Kulirik jam, masih jam 09.00 WIB. Masih lama. Aku membayangkan ayah dan ibuku berkunjung ke sana dan akhirnya bisa cari tahu mengenai wanita misterius di belakang rumah kami. Penasaran.

Akhirnya jam 14.00 WIB tiba. Aku ingin sekali mengingatkan ayah dan ibu akan janjinya pergi ke rumah tetangga belakang. Tapi stay cool aja, lah. Bisa-bisa disemprot beliau kenapa curi dengar percakapan orangtua. Ya sudah, aku pura-pura main PS dan berusaha gak ngerti apa pun.

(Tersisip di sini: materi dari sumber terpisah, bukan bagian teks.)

<file path="config.mk">
export PLATFORM = sky130hd
export DESIGN_NAME = tinyqv_prefetch_buffer
export DESIGN_NICKNAME = d
export VERILOG_FILES = /design/src/rtl/tinyqv_prefetch_buffer.sv
export SDC_FILE = /design/constraint.sdc
export NUM_CORES = 1
export LEC_CHECK = 0
export ABC_CLOCK_PERIOD_IN_PS = 8320
export BUFFER_PORTS_ARGS = -buffer_cell sky130_fd_sc_hd__buf_2
export CORE_MARGIN = 4
export CORE_UTILIZATION = 54
export DETAILED_ROUTE_END_ITERATION = 10
export PLACE_DENSITY = 0.79
export REMOVE_ABC_BUFFERS = 1
export SETUP_SLACK_MARGIN = 0.15
export SYNTH_ARGS = -nofsm -noshare
export SYNTH_HDL_FRONTEND = slang
export SYNTH_SLANG_ARGS = --single-unit
</file>
<file path="constraint.sdc">
create_clock -name clk -period 8.32 [get_ports clk]
set_input_delay 0.832 -clock clk [delete_from_list [all_inputs] [get_ports clk]]
set_output_delay 0.832 -clock clk [all_outputs]
set_load 0.005 [all_outputs]
</file>
<file path="src/rtl/tinyqv_prefetch_buffer.sv">
// Instruction prefetch FIFO: DEPTH-byte ring between QSPI fetch and decoder, 32-bit window at pc.
// Latency: a captured byte appears in instr/avail_len the cycle after fetch_ready.
// Backpressure: fetch_stall warns the controller early; bytes arriving while full are dropped and flag overflow.
module tinyqv_prefetch_buffer #(
    parameter int DEPTH        = 8,
    parameter int PC_BITS      = 24,
    parameter int STALL_MARGIN = 2,
    localparam int CW          = $clog2(DEPTH) + 1,
    localparam int PW          = $clog2(DEPTH)
) (
    input  logic               clk,
    input  logic               rst,
    input  logic               flush,
    input  logic [PC_BITS-2:0] flush_addr,
    input  logic [7:0]         fetch_data,
    input  logic               fetch_ready,
    input  logic               fetch_started,
    input  logic               fetch_stopped,
    output logic [PC_BITS-2:0] fetch_addr,
    output logic               fetch_restart,
    output logic               fetch_stall,
    output logic [31:0]        instr,
    output logic [CW-1:0]      avail_len,
    output logic [PC_BITS-2:0] pc,
    input  logic               consume,
    input  logic [2:0]         consume_len,
    output logic               overflow
);

    logic [7:0]         buf_q [DEPTH];
    logic [7:0]         buf_d [DEPTH];
    logic [CW-1:0]      count_q, count_d;
    logic [PW-1:0]      rd_ptr_q, rd_ptr_d;
    logic [PW-1:0]      wr_ptr_q, wr_ptr_d;
    logic [PC_BITS-2:0] pc_q, pc_d;
    logic               running_q, running_d;
    logic               overflow_q, overflow_d;

    logic               full;
    logic               capture;
    logic               consume_ok;
    logic [CW-1:0]      len_ext;
    logic [PW-1:0]      rd_idx;

    assign full       = (count_q == CW'(DEPTH));
    assign capture    = fetch_ready && running_q && !full;
    assign len_ext    = CW'(consume_len);
    assign consume_ok = consume && (consume_len == 3'd2 || consume_len == 3'd4)
                        && (len_ext <= count_q);

    always_comb begin
        buf_d      = buf_q;
        count_d    = count_q;
        rd_ptr_d   = rd_ptr_q;
        wr_ptr_d   = wr_ptr_q;
        pc_d       = pc_q;
        running_d  = running_q;
        overflow_d = overflow_q;

        if (flush) begin
            count_d    = '0;
            rd_ptr_d   = '0;
            wr_ptr_d   = '0;
            pc_d       = flush_addr;
            running_d  = 1'b0;
            overflow_d = 1'b0;
        end else begin
            if (fetch_started) begin
                running_d = 1'b1;
            end else if (fetch_stopped) begin
                running_d = 1'b0;
            end

            // Full-check uses the pre-consume count, so a same-cycle consume never makes room.
            if (fetch_ready && running_q && full) begin
                overflow_d = 1'b1;
            end

            if (capture) begin
                buf_d[wr_ptr_q] = fetch_data;
                wr_ptr_d        = wr_ptr_q + PW'(1);
            end

            if (consume_ok) begin
                rd_ptr_d = rd_ptr_q + PW'(consume_len);
                pc_d     = pc_q + (PC_BITS-1)'(consume_len[2:1]);
            end

            count_d = count_q + (capture ? CW'(1) : CW'(0)) - (consume_ok ? len_ext : CW'(0));
        end
    end

    always_ff @(posedge clk or posedge rst) begin
        if (rst) begin
            for (int i = 0; i < DEPTH; i++) begin
                buf_q[i] <= '0;
            end
            count_q    <= '0;
            rd_ptr_q   <= '0;
            wr_ptr_q   <= '0;
            pc_q       <= '0;
            running_q  <= 1'b0;
            overflow_q <= 1'b0;
        end else begin
            buf_q      <= buf_d;
            count_q    <= count_d;
            rd_ptr_q   <= rd_ptr_d;
            wr_ptr_q   <= wr_ptr_d;
            pc_q       <= pc_d;
            running_q  <= running_d;
            overflow_q <= overflow_d;
        end
    end

    // Window bytes beyond the held count read as zero so the decoder never sees stale data.
    always_comb begin
        instr  = '0;
        rd_idx = '0;
        for (int i = 0; i < 4; i++) begin
            rd_idx = rd_ptr_q + PW'(i);
            if (CW'(i) < count_q) begin
                instr[8*i +: 8] = buf_q[rd_idx];
            end
        end
    end

    assign avail_len     = count_q;
    assign pc            = pc_q;
    assign overflow      = overflow_q;
    assign fetch_stall   = ((CW'(DEPTH) - count_q) <= CW'(STALL_MARGIN));
    assign fetch_restart = !running_q && !flush;
    assign fetch_addr    = pc_q + (PC_BITS-1)'(count_q[CW-1:1]);

endmodule

</file>
# After elaboration in Yosys (flattened, before gate mapping)
# Cells that the tools add are included.
# Widths: inputs -> output; s select.
[totals] reg_bits=99 inputBits=41 out_inout_bits=85 word_cells=94
[op_classes] add_sub_neg=10 magnitude_cmp=12 n_eq_ne=3 n_mux=33 bitwise=6 reduce_logical=16
[ops] operator="$mux 8" count=13
[ops] operator="$bmux 8 s3" count=4
[ops] operator="$bwmux 64" count=1
[ops] operator="$mux 23" count=2
[ops] operator="$demux 8 s3" count=1
[ops] operator="$add 23x2->23" count=1
[ops] operator="$add 23x3->23" count=1
[ops] operator="$ge 4x4->1 const B" count=5
[ops] operator="$not 3->4" count=5
[ops] operator="$mux 3" count=5
[ops] operator="$lt 1x4->1 const A" count=2
[ops] operator="$lt 2x4->1 const A" count=2
[ops] operator="$logic_and 1x1->1" count=7
[ops] operator="$add 3x1->3 const B" count=2
[ops] operator="$add 3x2->3 const B" count=2
[ops] operator="$mux 1" count=6
[ops] operator="$reduce_bool 2->1" count=3
[ops] operator="$add 4x1->4" count=1
[ops] operator="$eq 4x4->1 const B" count=1
[ops] operator="$le 3x4->1" count=1
[ops] operator="$le 4x2->1 const B" count=1
[ops] operator="$lt 4x1->1 const B" count=1
[ops] operator="$mux 4" count=1
[ops] operator="$sub 4x3->4" count=1
[ops] operator="other kinds (9)" count=11

# Longest topological paths before layout
[logic_depth] word_depth=7 mapped_depth=13 depth_no_buf=12

# Worst setup path after synthesis
# Ideal clock, no wire load.
[synth_path] path_type="register to output" start="register rd_ptr_q[1]" end="output instr[29]" arrival_time_ns=2.592 required_time_ns=7.488 setup_slack_ns=4.896 stages_incl_launch_ff=10 path_buffers=3 cell_sequence="dfrtp_1 clkbuf_1 inv_1 clkbuf_1 ha_1 xnor2_1 clkbuf_1 mux4_2 mux2i_1 nor2_1"
[synth_via] elab_chain_len=6
[synth_lines] element="from (decl)" line="33" text="logic [PW-1:0] rd_ptr_q, rd_ptr_d;"
[synth_lines] element="from (signal assigned)" line="107" text="rd_ptr_q <= rd_ptr_d;"
[synth_lines] element="$add 3x2->3" line="120" text="rd_idx = rd_ptr_q + PW'(i);"
[synth_lines] element="$not 3->4 (not written as such)" line="122" text="instr[8*i +: 8] = buf_q[rd_idx];"
[synth_lines] element="$bmux 8 s3" line="122"
[synth_lines] element="$mux 8 (not written as such) (2 in series)" line="122"
[synth_lines] element="$mux 8" line="121" text="if (CW'(i) < count_q) begin"
[synth_lines] element="to (decl)" line="22" text="output logic [31:0] instr,"
# Every way passes these cells. The select of a mux whose other input is x is not followed.

# Worst setup path in the final report
[layout_path] start="register rd_ptr_q[0]" end="output instr[13]"
[layout_via] elab_chain_len=6
[layout_lines] element="$add 3x1->3" line="120"
[layout_lines] element="$not 3->4 (not written as such)" line="122"
[layout_lines] element="$bmux 8 s3" line="122"
[layout_lines] element="$mux 8 (not written as such) (2 in series)" line="122"
[layout_lines] element="$mux 8" line="121"
# Every way passes these cells. The select of a mux whose other input is x is not followed.

==> results.txt <==
The worst-case clock buffer depth is 2. The transition at the pin with the smallest max-transition slack came out at roughly 1.2 ns. Entering global routing, the biggest net connects 77 pins. The worst setup path is captured at an output pin. Setup repair after global routing left no endpoint under its margin. The first TritonRoute pass finished after 4 iterations. TritonCTS built the clock tree.

The required time of the critical path came out at 7.49 ns. The simple-gate portion of the synthesized area is 12.1%. The accumulated negative setup slack is 0 ns. The total clock buffers created by CTS is 9. The global placer's final weighted congestion is 0.913. The area of the die is 15000 um2.

Of the total synthesized cell area, the portion taken by full adders, half adders and majority gates is 4.86%. The global-route usage over all layers is 27.0%. Counting tap cells, the placed design contains a total of 895 instances. The share of flip-flops with an asynchronous set or reset after synthesis came out at 100%. The combined area of all synthesized cells is 7050 um2.

The number of vias per cell came out at 6.29. The number of synthesis warnings is 0. The net count reported at finish is 800. Across the run, the number of max-cap violations was 0. STA classifies the critical path startpoint as a flip-flop. In the post-synthesis netlist, the biggest area contributors are sky130_fd_sc_hd__dfrtp_1, sky130_fd_sc_hd__mux4_2, sky130_fd_sc_hd__mux2_2. The fraction of the cycle the final worst path needs came out at 51.5%. The area of the core came out at about 13000 um2. By startpoint and endpoint, the worst setup path is classified as flip-flop to output pin.

The number of buffer cells added on primary ports is 125. The half-perimeter wire length after detailed placement came out at between 10000 and 15000 um. The via count of the first global-routing pass is about 5900.

The xor/xnor share of the synthesized area is 5.22%. The first-pass GRT wire length came out at just over 30000 um. Sequential cells account for around 37% of the total power. The number of distinct library cells after synthesis is 52. The worst max-slew margin expressed relative to the limit came out at 20.6%. The number of storage elements in the synthesis netlist came out at 99. The average detailed-routed wire length per instance is between 20 and 25 um. The count of final max-slew check failures was 0. The most used flip-flop cell after synthesis is sky130_fd_sc_hd__dfrtp_1. The biggest area consumer among synthesized cells is sky130_fd_sc_hd__dfrtp_1. After the flow finishes, the layout carries non-filler instances totaling between 900 and 1000. The post-route worst setup slack came out at 4.04 ns. The via count came out at 5728.

In this run the number of H-tree levels came out at 3. Summed over all nets, the switching power comes to 0.000595 W. On the final layout, the worst clock skew is roughly 0.0058 ns. The count of nets left with antenna violations once routing finished came out at 0.

In this run the worst path has a maximum fanout of between 50 and 60. A synthesized cell averages 11.2 um2. The clock latency on the worst-skew pair is approximately 0.36 ns. The number of DRC violations after detailed-routing iteration 0 came out at 406. The cell sitting at the root of the clock tree is a sky130_fd_sc_hd__clkbuf_16. The internal power of the cells totals 0.00103 W.

The mux contribution to synthesized area is roughly a third. Of the total power, the share spent switching nets is 36.7%. The arrival time reported for the critical path endpoint came out at 3.45 ns. The share of total power dissipated in combinational logic is 35.4%. The die is 122 um wide. The run finished with clean final reports. The worst supply voltage drop on vdd came out at between 0.1 and 0.15 mV. Based on the critical path, the design can be clocked at up to 0.234 GHz. Compared with the post-synthesis result, the final layout area differs by 15.0%. The number of antenna violations at the first check in global routing is 0. The number of synthesized flops with an enable pin came out at 0.

The total design power came out at 0.00162 W. The leakage power of the design is 3.62 nW. The number of placed I/O pins came out at 126. The tree built by TritonCTS fans out to 99 sinks. The number of remaining DRC errors is 0. The number of filler cells placed in the layout is 1033.

The min-delay analysis places its worst path in the category primary input to asynchronous set/reset pin. Clock-pin slew was measured on the worst setup and hold paths at 0.07 ns. The hold violation total from the final report was 0.

The fraction of synthesized cell area taken by the top area cell type came out at 35.1%. The antenna cell count is 0. The dominant combinational cell family by area after synthesis is multiplexers. The power per unit of standard cell area is around 200 nW/um2. Sequential elements use 35.1% of the synthesized area. For this configuration, the core starts out at a cell density of 55.4%. After global routing the overflow that remains totals 0.

The synthesized netlist devotes 7.03% of its cell area to compound gates. Timing analysis after detailed placement gives a worst setup slack of 4.33 ns. In this run, the clock network consumes 27.3% of the power. The die span in y came out at 122 um.

The shortest period the worst path allows is 4.28 ns. The share of layout cells above drive strength 1 came out at 39.2%. The number of rows created at floorplan came out at a little over 40. After clock tree synthesis, the repair step resized 0 gates. The number of hold buffers added after CTS was 0. In the synthesized netlist, the number of instances is 630. The total wirelength of the detailed-routed design is 19400 um. Setup violations remaining at the end of the flow were counted as 0.

The worst hold-check slack is 0.434 ns. The number of buffers added for setup after CTS came out at 0.
-- layer usage --
| layer | up-vias | GRT usage, % | routed length [um] |
|---|---|---|---|
| met5 | - | 0 | 0 |
| met4 | 0 | 9.45 | 495 |
| met3 | 46 | 6.18 | 1480 |
| met2 | 278 | 45.2 | 9840 |
| met1 | 2888 | 34.9 | 7580 |
| li1 | 2516 | - | - |
-- path summary, 6_finish.rpt --
check	to	cells after the start	slack [ns]	startpoint
max	instr[13]	7	4.04	rd_ptr_q[0]
min	pc[12]	2	0.43	rst
max reg2reg	avail_len[3]	12	4.62	avail_len[1]
min reg2reg	overflow	2	0.55	overflow
max in group asynchronous	rd_ptr_q[0]	3	6.58	rst
min in group clk	overflow	2	0.55	overflow
-- registers in the layout, indices dropped and copies added (netlist names) --
name       flops
overflow       1
buf_q         64
rd_ptr_q       3
wr_ptr_q       3
running_q      1
pc            23
avail_len      4
-- synth_stat cells, drive strengths merged (7+ instances only) --
cell type,count
dfrtp,99
nand2,75
mux2,67
mux4,57
nor2,45
xnor2,28
clkbuf,24
a21oi,23
mux2i,23
ha,21
inv,21
buf,16
o21ai,15
nand3,14
xor2,14
nor3,12
a31oi,7
nand4,7
nor2b,7
-- placed cells by master (no fill, tap or decap), types with 2 or more instances in the layout --
cell / netlist / routed
sky130_fd_sc_hd__nand2_1: 75 / 75
sky130_fd_sc_hd__mux4_2: 57 / 57
sky130_fd_sc_hd__nor3_1: 11 / 10
sky130_fd_sc_hd__o311ai_0: 2 / 2
sky130_fd_sc_hd__and3_1: 6 / 6
sky130_fd_sc_hd__nand4_1: 7 / 7
sky130_fd_sc_hd__buf_4: 0 / 8
sky130_fd_sc_hd__o21ai_0: 11 / 11
sky130_fd_sc_hd__nor3_2: 1 / 2
sky130_fd_sc_hd__mux2_2: 67 / 67
sky130_fd_sc_hd__inv_6: 0 / 3
sky130_fd_sc_hd__ha_1: 21 / 21
sky130_fd_sc_hd__or2_2: 3 / 3
sky130_fd_sc_hd__a21oi_1: 22 / 22
sky130_fd_sc_hd__dfrtp_1: 99 / 98
sky130_fd_sc_hd__a2111oi_2: 2 / 2
sky130_fd_sc_hd__inv_1: 20 / 19
sky130_fd_sc_hd__a21o_1: 4 / 4
sky130_fd_sc_hd__xor2_1: 14 / 13
sky130_fd_sc_hd__buf_2: 6 / 125
sky130_fd_sc_hd__fa_1: 4 / 4
sky130_fd_sc_hd__a31oi_1: 7 / 7
sky130_fd_sc_hd__nor2_1: 44 / 44
sky130_fd_sc_hd__a22oi_1: 2 / 2
sky130_fd_sc_hd__mux2i_1: 23 / 23
sky130_fd_sc_hd__xnor2_1: 28 / 28
sky130_fd_sc_hd__o21ai_1: 4 / 4
sky130_fd_sc_hd__nand3_1: 14 / 14
sky130_fd_sc_hd__clkbuf_16: 0 / 9
sky130_fd_sc_hd__nor2b_1: 7 / 7
sky130_fd_sc_hd__or4_1: 3 / 3
sky130_fd_sc_hd__and2_1: 3 / 3
sky130_fd_sc_hd__a211oi_1: 5 / 5
sky130_fd_sc_hd__nand2b_1: 3 / 3
sky130_fd_sc_hd__and4_1: 2 / 2
sky130_fd_sc_hd__o211ai_1: 3 / 3
-- power by group through the flow --
stage          sequential, W  combinational (W)  clock (W)
3_5_place_dp        0.000613           0.000569          0
4_1_cts             0.000604           0.000574   0.000449
3_3_place_gp        0.000606           0.000543          0
5_1_grt             0.000614           0.000626   0.000469
6_report            0.000606           0.000574   0.000443
2_1_floorplan       0.000599           0.000351          0
-- logic make-up (layout without fill, tap and decap cells) --
family / Yosys count / after routing
and+or+nand+nor: 185 / 185
muxes: 147 / 147
DFF: 99 / 99
AOI/OAI and AO/OA: 70 / 70
buffers and inverters: 61 / 170
xor gates and xnor gates: 42 / 42
adders and majority gates: 25 / 25
other: 1 / 1
-- stage by stage --
step / cell area, um2 / util (%)
5_1_grt: 8110 / 63.8
3_3_place_gp: 7800 / 61.3
4_1_cts: 8110 / 63.8
3_5_place_dp: 7800 / 61.3
6_report: 8110 / 63.8
2_1_floorplan: 6890 / -
-- layout make-up --
cell class / instances / area [um2] / area share [%]
Multi-Input combinational cell: 470 / 4340 / 53.5
Sequential cell: 99 / 2480 / 30.5
Timing Repair Buffer: 133 / 686 / 8.45
Clock buffer: 9 / 225 / 2.78
Tap cell: 172 / 215 / 2.65
Clock inverter: 7 / 83.8 / 1.03
Inverter: 21 / 81.3 / 1.00
-- worst max-delay path: stages, from the launching register on --
cell	delay (ns)
sky130_fd_sc_hd__dfrtp_2	0.37
sky130_fd_sc_hd__buf_4	0.64
sky130_fd_sc_hd__ha_1	0.32
sky130_fd_sc_hd__xor2_2	0.83
sky130_fd_sc_hd__mux4_2	0.42
sky130_fd_sc_hd__mux2i_1	0.19
sky130_fd_sc_hd__nor2_1	0.08
sky130_fd_sc_hd__buf_2	0.18
Power figures use the tool's default switching activity.
### src/rtl/z80_bus_bridge.sv
// Converts tv80s strobe cycles into req/ack backend transactions, stalling
// the CPU with wait_n until the backend acknowledges or the request times out.
module z80_bus_bridge
    import z80_bus_pkg::*;
#(
    parameter int unsigned TIMEOUT   = 255,
    parameter logic [7:0]  IDLE_DATA = IDLE_DATA_DEF
) (
    input  logic        clk,
    input  logic        reset,
    input  logic        m1_n,
    input  logic        mreq_n,
    input  logic        iorq_n,
    input  logic        rd_n,
    input  logic        wr_n,
    input  logic        rfsh_n,
    input  logic [15:0] A,
    input  logic [7:0]  dout,
    output logic [7:0]  di,
    output logic        wait_n,
    output logic        req,
    output logic        we,
    output logic        is_io,
    output logic [15:0] addr,
    output logic [7:0]  wdata,
    input  logic        ack,
    input  logic [7:0]  rdata,
    output logic        err
);

    localparam int unsigned CW = (TIMEOUT > 0) ? $clog2(TIMEOUT + 1) : 1;
    localparam logic [CW-1:0] TMAX = CW'(TIMEOUT);

    bridge_state_t state;
    cycle_t        cyc;
    logic          start;
    logic [CW-1:0] cnt;

    always_comb begin
        cyc   = decode_cycle(m1_n, mreq_n, iorq_n, rd_n, wr_n, rfsh_n);
        start = (state == IDLE) && (cyc != CYC_NONE);
    end

    // The stall must appear in the strobe cycle itself, so wait_n is not registered.
    assign wait_n = !((state == REQ) || start);

    always_ff @(posedge clk) begin
        if (reset) begin
            state <= IDLE;
            req   <= 1'b0;
            we    <= 1'b0;
            is_io <= 1'b0;
            addr  <= '0;
            wdata <= '0;
            di    <= IDLE_DATA;
            err   <= 1'b0;
            cnt   <= '0;
        end else begin
            case (state)
                IDLE: begin
                    if (start) begin
                        state <= REQ;
                        req   <= 1'b1;
                        we    <= !wr_n;
                        is_io <= (cyc == CYC_IO);
                        addr  <= (cyc == CYC_IO) ? {8'h00, A[7:0]} : A;
                        wdata <= dout;
                        cnt   <= '0;
                    end else if (!m1_n && !iorq_n) begin
                        di <= IDLE_DATA;
                    end
                end
                REQ: begin
                    // ack takes priority over an expiry in the same cycle.
                    if (ack) begin
                        state <= DONE;
                        req   <= 1'b0;
                        if (!we)
                            di <= rdata;
                    end else if (TIMEOUT != 0 && cnt == TMAX) begin
                        state <= DONE;
                        req   <= 1'b0;
                        di    <= IDLE_DATA;
                        err   <= 1'b1;
                    end else begin
                        cnt <= cnt + 1'b1;
                    end
                end
                DONE: begin
                    if ((mreq_n && iorq_n) || (rd_n && wr_n))
                        state <= IDLE;
                end
                default: state <= IDLE;
            endcase
        end
    end

endmodule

Ke luar sebentar, ya Jen, kata ibuku. Aku cuma menjawab he eh, padahal keponya setengah mampus. 

Baru pergi sekitar 10 menit, ayah ibu sudah balik ke rumah. Orangnya gak ada, kata ibu. Diteriakin sampai pegel, gak keluar. Tapi lampu teras depannya hidup. Mungkin lagi pergi, kata ibuku lagi.

Kok aku curiga, ya? Sepertinya dia gak pergi tapi memang mengurung diri. Eh, suuzon banget, tapi namanya anak kecil, lagi hobi-hobinya kepo. Gimana caranya untuk investigasi sebenarnya wanita itu di rumah atau tidak. Pura-pura ambil sepeda, ah.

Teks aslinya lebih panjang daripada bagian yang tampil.